- [Work instructions]: Among the entries below, please repeat exactly and only the lines from the line containing "path_max_fanout 2 \" to the line containing "x nand2_1, 275", both lines included.

(Saved entries)
===============

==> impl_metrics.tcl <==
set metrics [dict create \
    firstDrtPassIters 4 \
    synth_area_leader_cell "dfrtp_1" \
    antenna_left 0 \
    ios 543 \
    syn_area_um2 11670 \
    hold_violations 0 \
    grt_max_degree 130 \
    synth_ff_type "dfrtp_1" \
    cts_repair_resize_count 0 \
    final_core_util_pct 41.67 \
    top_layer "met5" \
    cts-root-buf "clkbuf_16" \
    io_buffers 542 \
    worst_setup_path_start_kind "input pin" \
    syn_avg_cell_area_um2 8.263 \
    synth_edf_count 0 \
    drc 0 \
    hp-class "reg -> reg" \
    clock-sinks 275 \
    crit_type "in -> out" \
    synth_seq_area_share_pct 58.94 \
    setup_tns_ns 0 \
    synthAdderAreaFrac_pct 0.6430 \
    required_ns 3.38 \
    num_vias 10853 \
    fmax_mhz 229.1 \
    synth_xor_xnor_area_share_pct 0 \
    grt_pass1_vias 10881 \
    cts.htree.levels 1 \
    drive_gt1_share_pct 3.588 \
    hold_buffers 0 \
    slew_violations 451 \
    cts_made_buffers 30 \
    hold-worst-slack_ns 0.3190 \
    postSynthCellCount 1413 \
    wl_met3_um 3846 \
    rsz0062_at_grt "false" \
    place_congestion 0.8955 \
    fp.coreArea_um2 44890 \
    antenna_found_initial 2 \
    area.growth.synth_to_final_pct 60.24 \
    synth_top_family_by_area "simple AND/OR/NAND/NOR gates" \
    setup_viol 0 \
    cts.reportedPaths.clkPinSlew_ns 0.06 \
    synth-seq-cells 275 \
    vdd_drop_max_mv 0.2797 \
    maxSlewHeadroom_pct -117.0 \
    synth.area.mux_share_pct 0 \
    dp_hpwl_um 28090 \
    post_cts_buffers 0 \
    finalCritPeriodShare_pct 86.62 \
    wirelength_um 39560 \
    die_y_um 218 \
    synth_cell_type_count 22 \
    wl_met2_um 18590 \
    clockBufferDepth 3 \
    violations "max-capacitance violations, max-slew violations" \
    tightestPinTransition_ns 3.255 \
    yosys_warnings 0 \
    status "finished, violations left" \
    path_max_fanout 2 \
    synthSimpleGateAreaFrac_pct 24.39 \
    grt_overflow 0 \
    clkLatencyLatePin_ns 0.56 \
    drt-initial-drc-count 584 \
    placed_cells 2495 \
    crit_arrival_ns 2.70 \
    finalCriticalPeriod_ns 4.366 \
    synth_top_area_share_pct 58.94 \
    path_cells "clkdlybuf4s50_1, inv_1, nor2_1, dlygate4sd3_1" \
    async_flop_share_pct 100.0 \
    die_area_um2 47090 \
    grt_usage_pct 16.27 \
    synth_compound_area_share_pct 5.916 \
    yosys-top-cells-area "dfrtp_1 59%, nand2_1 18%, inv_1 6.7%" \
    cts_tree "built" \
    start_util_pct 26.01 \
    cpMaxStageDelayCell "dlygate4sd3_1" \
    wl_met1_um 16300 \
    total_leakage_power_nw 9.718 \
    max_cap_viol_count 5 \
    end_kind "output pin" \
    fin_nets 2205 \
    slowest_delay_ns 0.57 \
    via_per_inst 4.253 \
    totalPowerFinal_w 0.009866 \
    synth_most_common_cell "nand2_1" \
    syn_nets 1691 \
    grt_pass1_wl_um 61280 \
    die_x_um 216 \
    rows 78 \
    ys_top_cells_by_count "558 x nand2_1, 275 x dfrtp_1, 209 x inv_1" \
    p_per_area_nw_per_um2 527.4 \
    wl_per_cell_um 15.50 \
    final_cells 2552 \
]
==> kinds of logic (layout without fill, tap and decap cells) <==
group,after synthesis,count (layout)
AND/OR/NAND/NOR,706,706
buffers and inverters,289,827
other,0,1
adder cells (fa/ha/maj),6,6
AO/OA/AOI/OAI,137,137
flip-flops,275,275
==> src/rtl/perceptron_n_comm_ctrl_if.sv <==
// rtl/perceptron_n_comm_ctrl_if.sv - UART byte link and perceptron register bus bundle
interface perceptron_n_comm_ctrl_if #(
  parameter int N_INPUTS   = 2,
  parameter int WORD_BYTES = 2
) ();
  localparam int WW = 8 * WORD_BYTES;

  logic [7:0]             rx_data;
  logic                   rx_valid;
  logic [7:0]             tx_data;
  logic                   tx_start;
  logic                   tx_busy;
  logic [N_INPUTS*WW-1:0] weights;
  logic [N_INPUTS*WW-1:0] inputs;
  logic                   weights_load;
  logic                   inputs_load;
  logic [WW-1:0]          result;
  logic                   busy;

  modport slave (
    input  rx_data, rx_valid, tx_busy, result,
    output tx_data, tx_start, weights, inputs, weights_load, inputs_load, busy
  );

  modport master (
    output rx_data, rx_valid, tx_busy, result,
    input  tx_data, tx_start, weights, inputs, weights_load, inputs_load, busy
  );
endinterface

==> src/rtl/perceptron_n_comm_ctrl.sv <==
// rtl/perceptron_n_comm_ctrl.sv - UART command decoder driving perceptron weight/input registers
module perceptron_n_comm_ctrl #(
  parameter int N_INPUTS       = 2,
  parameter int WORD_BYTES     = 2,
  parameter int TIMEOUT_CYCLES = 120000
) (
  input logic                  clk,
  input logic                  rst_n,
  perceptron_n_comm_ctrl_if.slave bus
);
  localparam int WW       = 8 * WORD_BYTES;
  localparam int PW       = N_INPUTS * WW;
  localparam int RESP_MAX = 1 + (N_INPUTS + 1) * WORD_BYTES;
  localparam int IW       = $clog2(RESP_MAX + 1);
  localparam int WCW      = $clog2(N_INPUTS + 1);
  localparam int BCW      = $clog2(WORD_BYTES + 1);
  localparam int TW       = $clog2(TIMEOUT_CYCLES + 1);
  localparam int OW       = $clog2(PW);

  localparam logic [7:0] OP_READ        = 8'd5;
  localparam logic [7:0] OP_WR_WEIGHTS  = 8'd50;
  localparam logic [7:0] OP_WR_INPUTS   = 8'd51;
  localparam logic [7:0] OP_READ_PARAMS = 8'd52;
  localparam logic [7:0] RSP_READ       = 8'd100;
  localparam logic [7:0] RSP_OK         = 8'd101;
  localparam logic [7:0] RSP_ERR        = 8'd102;

  typedef enum logic [2:0] {IDLE, RX_PAYLOAD, TX_LOAD, TX_WAIT_BUSY, TX_WAIT_IDLE} state_t;

  state_t           state;
  logic [PW-1:0]    weights_q;
  logic [PW-1:0]    inputs_q;
  logic [PW-1:0]    shadow;
  logic             target_inputs;
  logic             commit_pending;
  logic [WCW-1:0]   wcnt;
  logic [BCW-1:0]   bcnt;
  logic [TW-1:0]    timer;
  logic [7:0]       resp [RESP_MAX];
  logic [IW-1:0]    resp_len;
  logic [IW-1:0]    tx_idx;
  logic [7:0]       tx_data_q;
  logic             tx_start_q;
  logic             weights_load_q;
  logic             inputs_load_q;
  logic [OW-1:0]    off;
  logic             last_byte;

  // Bit position of the incoming payload byte: word wcnt, MSB-first within the word
  always_comb begin
    off       = OW'(int'(wcnt) * WW + (WORD_BYTES - 1 - int'(bcnt)) * 8);
    last_byte = (wcnt == WCW'(N_INPUTS - 1)) && (bcnt == BCW'(WORD_BYTES - 1));
  end

  // Command FSM: decode, payload capture with timeout, commit, byte-wise transmit handshake
  always_ff @(posedge clk or negedge rst_n) begin
    if (!rst_n) begin
      state          <= IDLE;
      weights_q      <= '0;
      inputs_q       <= '0;
      shadow         <= '0;
      target_inputs  <= 1'b0;
      commit_pending <= 1'b0;
      wcnt           <= '0;
      bcnt           <= '0;
      timer          <= '0;
      resp_len       <= '0;
      tx_idx         <= '0;
      tx_data_q      <= '0;
      tx_start_q     <= 1'b0;
      weights_load_q <= 1'b0;
      inputs_load_q  <= 1'b0;
      for (int i = 0; i < RESP_MAX; i++) resp[i] <= '0;
    end else begin
      weights_load_q <= 1'b0;
      inputs_load_q  <= 1'b0;
      case (state)
        IDLE: begin
          if (bus.rx_valid) begin
            tx_idx <= '0;
            case (bus.rx_data)
              OP_READ: begin
                // Snapshot taken now so later register changes cannot tear the response
                resp[0] <= RSP_READ;
                for (int k = 0; k < N_INPUTS; k++)
                  for (int b = 0; b < WORD_BYTES; b++)
                    resp[1 + k*WORD_BYTES + b] <= weights_q[k*WW + (WORD_BYTES-1-b)*8 +: 8];
                for (int b = 0; b < WORD_BYTES; b++)
                  resp[1 + N_INPUTS*WORD_BYTES + b] <= bus.result[(WORD_BYTES-1-b)*8 +: 8];
                resp_len <= IW'(RESP_MAX);
                state    <= TX_LOAD;
              end
              OP_READ_PARAMS: begin
                resp[0]  <= RSP_READ;
                resp[1]  <= 8'(N_INPUTS);
                resp[2]  <= 8'(WORD_BYTES);
                resp_len <= IW'(3);
                state    <= TX_LOAD;
              end
              OP_WR_WEIGHTS, OP_WR_INPUTS: begin
                target_inputs  <= (bus.rx_data == OP_WR_INPUTS);
                commit_pending <= 1'b0;
                wcnt           <= '0;
                bcnt           <= '0;
                timer          <= '0;
                state          <= RX_PAYLOAD;
              end
              default: begin
                resp[0]  <= RSP_ERR;
                resp_len <= IW'(1);
                state    <= TX_LOAD;
              end
            endcase
          end
        end
        RX_PAYLOAD: begin
          if (commit_pending) begin
            // Whole payload present: publish it in one cycle
            if (target_inputs) begin
              inputs_q      <= shadow;
              inputs_load_q <= 1'b1;
            end else begin
              weights_q      <= shadow;
              weights_load_q <= 1'b1;
            end
            commit_pending <= 1'b0;
            resp[0]        <= RSP_OK;
            resp_len       <= IW'(1);
            tx_idx         <= '0;
            state          <= TX_LOAD;
          end else if (bus.rx_valid) begin
            // A byte on the expiry cycle wins over the timeout
            shadow[off +: 8] <= bus.rx_data;
            timer            <= '0;
            if (last_byte) begin
              commit_pending <= 1'b1;
            end else if (bcnt == BCW'(WORD_BYTES - 1)) begin
              bcnt <= '0;
              wcnt <= wcnt + WCW'(1);
            end else begin
              bcnt <= bcnt + BCW'(1);
            end
          end else if (timer == TW'(TIMEOUT_CYCLES - 1)) begin
            resp[0]  <= RSP_ERR;
            resp_len <= IW'(1);
            tx_idx   <= '0;
            state    <= TX_LOAD;
          end else begin
            timer <= timer + TW'(1);
          end
        end
        TX_LOAD: begin
          tx_data_q  <= resp[tx_idx];
          tx_start_q <= 1'b1;
          state      <= TX_WAIT_BUSY;
        end
        TX_WAIT_BUSY: begin
          if (bus.tx_busy) begin
            tx_start_q <= 1'b0;
            state      <= TX_WAIT_IDLE;
          end
        end
        TX_WAIT_IDLE: begin
          if (!bus.tx_busy) begin
            if (tx_idx == resp_len - IW'(1)) begin
              state <= IDLE;
            end else begin
              tx_idx <= tx_idx + IW'(1);
              state  <= TX_LOAD;
            end
          end
        end
        default: state <= IDLE;
      endcase
    end
  end

  assign bus.tx_data      = tx_data_q;
  assign bus.tx_start     = tx_start_q;
  assign bus.weights      = weights_q;
  assign bus.inputs       = inputs_q;
  assign bus.weights_load = weights_load_q;
  assign bus.inputs_load  = inputs_load_q;
  assign bus.busy         = (state != IDLE);
endmodule

==> src/flat_wrapper.sv <==
// flat-port wrapper written by rule: the top's interface ports become plain ports
module perceptron_n_comm_ctrl_flat 
#(
  parameter int N_INPUTS       = 2,
  parameter int WORD_BYTES     = 2,
  parameter int TIMEOUT_CYCLES = 120000
)
  (clk, rst_n, bus_rx_data, bus_rx_valid, bus_tx_busy, bus_result, bus_tx_data, bus_tx_start, bus_weights, bus_inputs, bus_weights_load, bus_inputs_load, bus_busy);
  perceptron_n_comm_ctrl_if #(.N_INPUTS(N_INPUTS), .WORD_BYTES(WORD_BYTES)) bus_i ();
  input logic clk;
  input logic rst_n;
  input wire logic [$bits(bus_i.rx_data)-1:0] bus_rx_data;
  input wire logic [$bits(bus_i.rx_valid)-1:0] bus_rx_valid;
  input wire logic [$bits(bus_i.tx_busy)-1:0] bus_tx_busy;
  input wire logic [$bits(bus_i.result)-1:0] bus_result;
  output wire logic [$bits(bus_i.tx_data)-1:0] bus_tx_data;
  output wire logic [$bits(bus_i.tx_start)-1:0] bus_tx_start;
  output wire logic [$bits(bus_i.weights)-1:0] bus_weights;
  output wire logic [$bits(bus_i.inputs)-1:0] bus_inputs;
  output wire logic [$bits(bus_i.weights_load)-1:0] bus_weights_load;
  output wire logic [$bits(bus_i.inputs_load)-1:0] bus_inputs_load;
  output wire logic [$bits(bus_i.busy)-1:0] bus_busy;
  assign bus_i.rx_data = bus_rx_data;
  assign bus_i.rx_valid = bus_rx_valid;
  assign bus_i.tx_busy = bus_tx_busy;
  assign bus_i.result = bus_result;
  assign bus_tx_data = bus_i.tx_data;
  assign bus_tx_start = bus_i.tx_start;
  assign bus_weights = bus_i.weights;
  assign bus_inputs = bus_i.inputs;
  assign bus_weights_load = bus_i.weights_load;
  assign bus_inputs_load = bus_i.inputs_load;
  assign bus_busy = bus_i.busy;
  perceptron_n_comm_ctrl #(.N_INPUTS(N_INPUTS), .WORD_BYTES(WORD_BYTES), .TIMEOUT_CYCLES(TIMEOUT_CYCLES)) u_core (.clk(clk), .rst_n(rst_n), .bus(bus_i));
endmodule
==> config.mk <==
export PLATFORM = sky130hd
export DESIGN_NAME = perceptron_n_comm_ctrl_flat
export DESIGN_NICKNAME = d
export VERILOG_FILES = /design/src/rtl/perceptron_n_comm_ctrl_if.sv /design/src/rtl/perceptron_n_comm_ctrl.sv /design/src/flat_wrapper.sv
export SDC_FILE = /design/constraint.sdc
export NUM_CORES = 1
export LEC_CHECK = 0
export CAP_MARGIN = 20
export CORE_ASPECT_RATIO = 1.5
export CORE_UTILIZATION = 35
export CTS_BUF_LIST = sky130_fd_sc_hd__clkbuf_8 sky130_fd_sc_hd__clkbuf_16
export CTS_CLUSTER_DIAMETER = 80
export CTS_CLUSTER_SIZE = 20
export DETAILED_ROUTE_END_ITERATION = 10
export DONT_BUFFER_PORTS = 1
export GPL_TIMING_DRIVEN = 0
export PLACE_DENSITY = 0.6
export SKIP_LAST_GASP = 1
export SYNTH_ARGS = -nofsm -noshare
export SYNTH_HDL_FRONTEND = slang
export SYNTH_SLANG_ARGS = --single-unit
==> constraint.sdc <==
create_clock -name clk -period 4.65 [get_ports clk]
set_clock_uncertainty 0.2 [all_clocks]
set_input_delay 0.6975 -clock clk [delete_from_list [all_inputs] [get_ports clk]]
set_output_delay 0.6975 -clock clk [all_outputs]
set_load 0.05 [all_outputs]
==> results.md, run 1 <==
* Synth Net Count at 741
* Start of the worst register-to-register path: u_core.state[1]$_DFFE_PN0P_
* Estimated wirelength of the detail-placed design at 14.63 mm
* Total negative slack at 0 ns
* Number of global-route vias before repair at 5572
* Share of cells above drive strength 1 at 0.2133
* Port bufs at 0
* Fraction of registers with async set/reset at 1.000
* Worst hold path type: in -> async
* Portion of netlist area occupied by mux cells at 0.1626
* Hold slack at -0.2456 ns
* Unrepaired setup endpoints after global routing: no
* Number of H-tree levels at 4
* Most used routing layer: met2
* Simple-gate portion of the synthesized area at 0.1168
* Violations in the final reports: negative hold slack
* Most frequent cells in the layout: sky130_fd_sc_hd__dfrtp_1, sky130_fd_sc_hd__mux2_2, sky130_fd_sc_hd__nand2_1
* Maximum operating frequency at 334.3 MHz
* Total Die Area at 0.02433 mm2
* Initial antenna violation count at 0
* Max-cap check violation count at 0
* IO Pins at 104
* Source-to-sink clock delay at the later pin of the worst-skew pair at 0.44 ns
* Vias at 5396
* Capturing element type of the critical path: flip-flop
* Maximum number of pins on one net before global-route repair at 191
* Maximum net fanout on the critical path at 10
* Met2 track demand over resource in global routing at 0.3104
* Setup slack on the worst flop-to-flop path at 1.66 ns
* Yosys warnings at 0
* Count of final max-slew check failures at 0
* Flip-flop cell with the highest count after synthesis: sky130_fd_sc_hd__dfrtp_1
* Starting Density at 0.3583
* Setup WS post-layout at 1.659 ns
* Buffers from clock root to sink, at most at 2
* Post-layout util at 0.4015
* Mean number of vias per cell at 5.134
* First DRT Iteration DRCs at 329
* Xor-xnor portion of the synthesized cell area at 0.01433
* Headroom to the max-slew limit at 0.3223
* Average instance area after synthesis at 11.78 um2
* Actual slew at the worst max-slew pin at 1.008 ns
* Part of the Yosys area used for sequential elements at 0.5733
* Die X-Extent at 127.7 um
* Commonest non-fill, non-tap cell in the layout: sky130_fd_sc_hd__dfrtp_1
* Final routed wire length divided by cell count at 19.37 um
* Count of cells resized by post-cts repair at 0
* Hold Violations, Final at 190
* Result of the run: finished with violations
* DP Worst Slack at 1.425 ns
* Antenna Cells at 0
* PD cells at 467.6 mW/mm2
* TritonCTS Buffers at 17
* Number of unique standard cell types used by synthesis at 58
* Synth Register Bits at 190
* Power, Total at 4345 uW
* Detailed-route DRC error count at 0
* Critical path data arrival time at 3.11 ns
* Clk root buf: sky130_fd_sc_hd__clkbuf_16
* DIE HEIGHT at 190.5 um
* Global placer's final weighted congestion at 0.7874
* Nets at 760
* Antenna violation net count after detailed routing at 0
* Complex-gate fraction of the synthesized area at 0.09505
* EDFF count, synth at 0
* Critical path start-end classification: reg -> reg
* Period utilisation layout at 0.6433
* Global-route wire length before repair at 32.59 mm
* Minimum clock period at 2.991 ns
* Core Region at 0.02314 mm2
* Met1 track demand over resource at 0.2073
* Launching element type of the critical path: flip-flop
* CP Data Required Time at 4.77 ns
* Met3 Usage GRT at 0.04994
* Count of clock tree sinks at 190
* GRT Residual Overflow at 0
* Largest family of logic cells by synthesized area: multiplexers
* Reg2reg end: u_core.bus.weights[16]$_DFFE_PN0P_
* Layout area overhead at 12.05%
* CTS tree: yes
* Post-synthesis adder-cell area fraction at 0.01358
* R2r worst-path depth at 8
* IR drop worst, VDD at 0.2179 mV
* Count of TritonRoute iterations in the first routing pass at 4
* Endpoints failing setup at 0
* Leak pwr at 0.004281 uW
* Total wire length at 20.36 mm
* Cell Area, Synth at 0.008293 mm2
* Number of rows created at floorplan at 68
* Clock transition at the registers of the reported paths at 0.07 ns
* Global-route total usage across every layer at 0.1787
* Syn Inst Count at 704
-- worst max-delay path: stages (launching register included) --
cell	delay (ns)
sky130_fd_sc_hd__dfrtp_1	0.41
sky130_fd_sc_hd__clkbuf_1	0.23
sky130_fd_sc_hd__nor2_1	0.33
sky130_fd_sc_hd__and2_1	0.17
sky130_fd_sc_hd__clkbuf_1	0.28
sky130_fd_sc_hd__nand2_1	0.10
sky130_fd_sc_hd__nor2_1	0.45
sky130_fd_sc_hd__buf_2	0.36
sky130_fd_sc_hd__mux2_2	0.36
-- through the flow --
| stage | instance area, um2 | cells | hold slack, ns |
|---|---|---|---|
| finish | 9293 | 1051 | -0.2456 |
| global route | 9293 | 1051 | -0.2697 |
| floorplan | 8293 | 704 | 0.2019 |
| CTS | 9293 | 1051 | -0.2703 |
| detailed placement | 8687 | 1019 | 0.2111 |
| global placement | 8687 | 1019 | 0.2108 |
-- flip-flops by register name, summed over array words and instances, names as in the netlist, 2 cells and up --
| signal | cells |
|---|---|
| u_core.tx_idx | 3 |
| u_core.bus.tx_data | 8 |
| u_core.timer | 17 |
| u_core.bus.weights | 32 |
| u_core.state | 3 |
| u_core.shadow | 32 |
| u_core.resp_len | 3 |
| u_core.resp | 51 |
| u_core.bcnt | 2 |
| u_core.bus.inputs | 32 |
| u_core.wcnt | 2 |
-- logic make-up (layout without fill, tap and decap cells) --
| group | count (synthesis) | in the layout |
|---|---|---|
| compound gates | 123 | 123 |
| xor+xnor | 12 | 12 |
| fa+ha+maj | 9 | 9 |
| buf+inv | 49 | 81 |
| flops | 190 | 190 |
| mux | 119 | 119 |
| simple gates | 202 | 202 |
-- Yosys cell counts (11+ instances only) --
cell | instances | area [um2]
sky130_fd_sc_hd__nand3_1 | 11 | 55.05
sky130_fd_sc_hd__o21ai_0 | 49 | 245.2
sky130_fd_sc_hd__or3_1 | 11 | 68.82
sky130_fd_sc_hd__mux2i_1 | 11 | 110.1
sky130_fd_sc_hd__mux2_2 | 106 | 1194
sky130_fd_sc_hd__nor2_1 | 29 | 108.9
sky130_fd_sc_hd__a22o_1 | 16 | 140.1
sky130_fd_sc_hd__a21oi_1 | 14 | 70.07
sky130_fd_sc_hd__inv_1 | 11 | 41.29
sky130_fd_sc_hd__clkbuf_1 | 27 | 101.4
sky130_fd_sc_hd__nand2_1 | 102 | 382.9
sky130_fd_sc_hd__dfrtp_1 | 190 | 4755
-- area by class of cell --
class	instances	area [um2]
tap	315	394.1
sequential	190	4755
inverter	11	41.29
clock buffer	18	439.2
multi-input combinational	465	3337
clock inverter	14	166.4
fill	2242	13850
buffer	38	160.2
-- worst max path at each step --
stage | depth (start not counted) | startpoint | slack (ns) | endpoint
2_1_floorplan | 5 | bus_rx_valid | 1.87 | u_core.timer[0]$_DFFE_PN0P_
3_3_place_gp | 7 | bus_rx_data[3] | 1.46 | u_core.resp[6]$_DFFE_PN0P_
3_5_place_dp | 7 | bus_rx_data[3] | 1.42 | u_core.resp[6]$_DFFE_PN0P_
4_1_cts | 8 | u_core.state[1]$_DFFE_PN0P_ | 1.64 | u_core.bus.weights[16]$_DFFE_PN0P_
5_1_grt | 8 | u_core.state[2]$_DFFE_PN0P_ | 1.43 | u_core.bus.weights[20]$_DFFE_PN0P_
6_report | 8 | u_core.state[1]$_DFFE_PN0P_ | 1.66 | u_core.bus.weights[16]$_DFFE_PN0P_
-- metal layers --
| metal | share of wire | vias up |
|---|---|---|
| li1 | - | 2529 |
| met1 | 0.41 | 2732 |
| met2 | 0.52 | 104 |
| met3 | 0.052 | 31 |
| met4 | 0.023 | 0 |
| met5 | 0 | - |
-- power by group --
group          switching (uW)  internal (uW)  leakage [uW]  total, uW
Combinational             471            269       0.00137        740
Sequential                323           1810       0.00261       2140
Clock                     728            741      0.000297       1470
Total                    1520           2820       0.00428       4350
-- what timing repair did --
item                                    CTS  global route
endpoints found under the hold margin   190           190
buffers inserted                          0             0
endpoints found under the setup margin    0             0
(Power assumes the default switching activity.)
==> run 2: changes to the inputs <==
PLACE_DENSITY = 0.62   (was 0.6)
clock period = 2.6 ns   (was 4.65 ns; I/O delays follow)
==> results.md, run 2 (synthesis results as in run 1) <==
* Initial antenna violation count at 1 (+1)
* Headroom to the max-slew limit at 0.5430 (+0.2206)
* Global placer's final weighted congestion at 0.7720 (-2.0%)
* CTS tree: yes
* Count of final max-slew check failures at 0 (unchanged)
* Clk root buf: sky130_fd_sc_hd__clkbuf_16
* Number of rows created at floorplan at 68 (unchanged)
* Setup WS post-layout at -0.005372 ns (-1.664 ns)
* Capturing element type of the critical path: flip-flop
* # hold bufs at CTS at 25
* Critical path start-end classification: reg -> reg
* Global-route total usage across every layer at 0.1839 (+0.005140)
* Leak pwr at 0.004472 uW (+4.5%)
* Starting Density at 0.3583 (unchanged)
* Count of TritonRoute iterations in the first routing pass at 4 (unchanged)
* Launching element type of the critical path: flip-flop
* Max stage delay cell, worst path: sky130_fd_sc_hd__or4b_4
* Critical path, cell by cell: or4b_4 -> buf_4 -> nor2_2 -> buf_2 -> mux2_2
* Total Die Area at 0.02433 mm2 (unchanged)
* Commonest non-fill, non-tap cell in the layout: sky130_fd_sc_hd__dfrtp_1
* Actual slew at the worst max-slew pin at 0.6855 ns (-0.3223 ns)
* Maximum net fanout on the critical path at 10 (unchanged)
* GRT Residual Overflow at 0 (unchanged)
* R2r worst-path depth at 5 (-3)
* Share of cells above drive strength 1 at 0.2549 (+0.04159)
* Worst hold path type: in -> async
* Vias at 5565 (+3.1%)
* Die X-Extent at 127.7 um (unchanged)
* Antenna violation net count after detailed routing at 0 (unchanged)
* Estimated wirelength of the detail-placed design at 14.37 mm (-1.8%)
* Buffers from clock root to sink, at most at 2 (unchanged)
* Result of the run: finished with violations
* Nets at 789 (+3.8%)
* Number of flip-flops under the largest register name at 51 (unchanged)
* Maximum operating frequency at 383.8 MHz (+15%)
* Biggest register: u_core.resp
* Clock transition at the registers of the reported paths at 0.08 ns (about the same)
* TritonCTS Buffers at 17 (unchanged)
* Number of H-tree levels at 4 (unchanged)
* Minimum clock period at 2.605 ns (-0.3859 ns)
* Port bufs at 0 (unchanged)
* First DRT Iteration DRCs at 344 (+4.6%)
* Source-to-sink clock delay at the later pin of the worst-skew pair at 0.44 ns (about the same)
* DP Worst Slack at -0.3581 ns (-1.783 ns)
* CP Data Required Time at 2.72 ns (-2.05 ns)
* Global-route wire length before repair at 33.55 mm (+2.9%)
* Period utilisation layout at 1.002 (+0.3588)
* DIE HEIGHT at 190.5 um (unchanged)
* Setup slack on the worst flop-to-flop path at -0.005 ns (-1.66 ns)
* Count of clock tree sinks at 190 (unchanged)
* Core Region at 0.02314 mm2 (unchanged)
* Total wire length at 21.09 mm (+3.6%)
* Critical path's largest stage delay at 0.59 ns (+0.14 ns)
* Most frequent cells in the layout: sky130_fd_sc_hd__dfrtp_1, sky130_fd_sc_hd__mux2_2, sky130_fd_sc_hd__nand2_1
* Hold slack at -0.5558 ns (-0.3102 ns)
* Hold Violations, Final at 190 (unchanged)
* PD cells at 826.6 mW/mm2 (+77%)
* Unrepaired setup endpoints after global routing: yes
* Maximum number of pins on one net before global-route repair at 191 (unchanged)
* Final routed wire length divided by cell count at 19.51 um (+0.74%)
* Number of global-route vias before repair at 5897 (+5.8%)
* Layout area overhead at 17.56%
* Max-cap check violation count at 0 (unchanged)
* IR drop worst, VDD at 0.3886 mV (+78%)
* Detailed-route DRC error count at 0 (unchanged)
* IO Pins at 104 (unchanged)
* Endpoints failing setup at 5 (+5)
* Critical path data arrival time at 2.73 ns (-0.38 ns)
* Mean number of vias per cell at 5.148 (+0.27%)
* Violations in the final reports: negative hold slack, negative setup slack
[run 2: changes by cell type in the layout (fill, tap and decap cells not counted), sizes merged]
cell	previous run	this run
dlygate4sd3	0	25
bufinv	0	2
clkinv	7	5
diode	0	1
clkinvlp	0	1
buf	10	17
clkdlybuf4s15	0	1
clkbuf	46	41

===============

- [Result below]:
    path_max_fanout 2 \
    synthSimpleGateAreaFrac_pct 24.39 \
    grt_overflow 0 \
    clkLatencyLatePin_ns 0.56 \
    drt-initial-drc-count 584 \
    placed_cells 2495 \
    crit_arrival_ns 2.70 \
    finalCriticalPeriod_ns 4.366 \
    synth_top_area_share_pct 58.94 \
    path_cells "clkdlybuf4s50_1, inv_1, nor2_1, dlygate4sd3_1" \
    async_flop_share_pct 100.0 \
    die_area_um2 47090 \
    grt_usage_pct 16.27 \
    synth_compound_area_share_pct 5.916 \
    yosys-top-cells-area "dfrtp_1 59%, nand2_1 18%, inv_1 6.7%" \
    cts_tree "built" \
    start_util_pct 26.01 \
    cpMaxStageDelayCell "dlygate4sd3_1" \
    wl_met1_um 16300 \
    total_leakage_power_nw 9.718 \
    max_cap_viol_count 5 \
    end_kind "output pin" \
    fin_nets 2205 \
    slowest_delay_ns 0.57 \
    via_per_inst 4.253 \
    totalPowerFinal_w 0.009866 \
    synth_most_common_cell "nand2_1" \
    syn_nets 1691 \
    grt_pass1_wl_um 61280 \
    die_x_um 216 \
    rows 78 \
    ys_top_cells_by_count "558 x nand2_1, 275 x dfrtp_1, 209 x inv_1" \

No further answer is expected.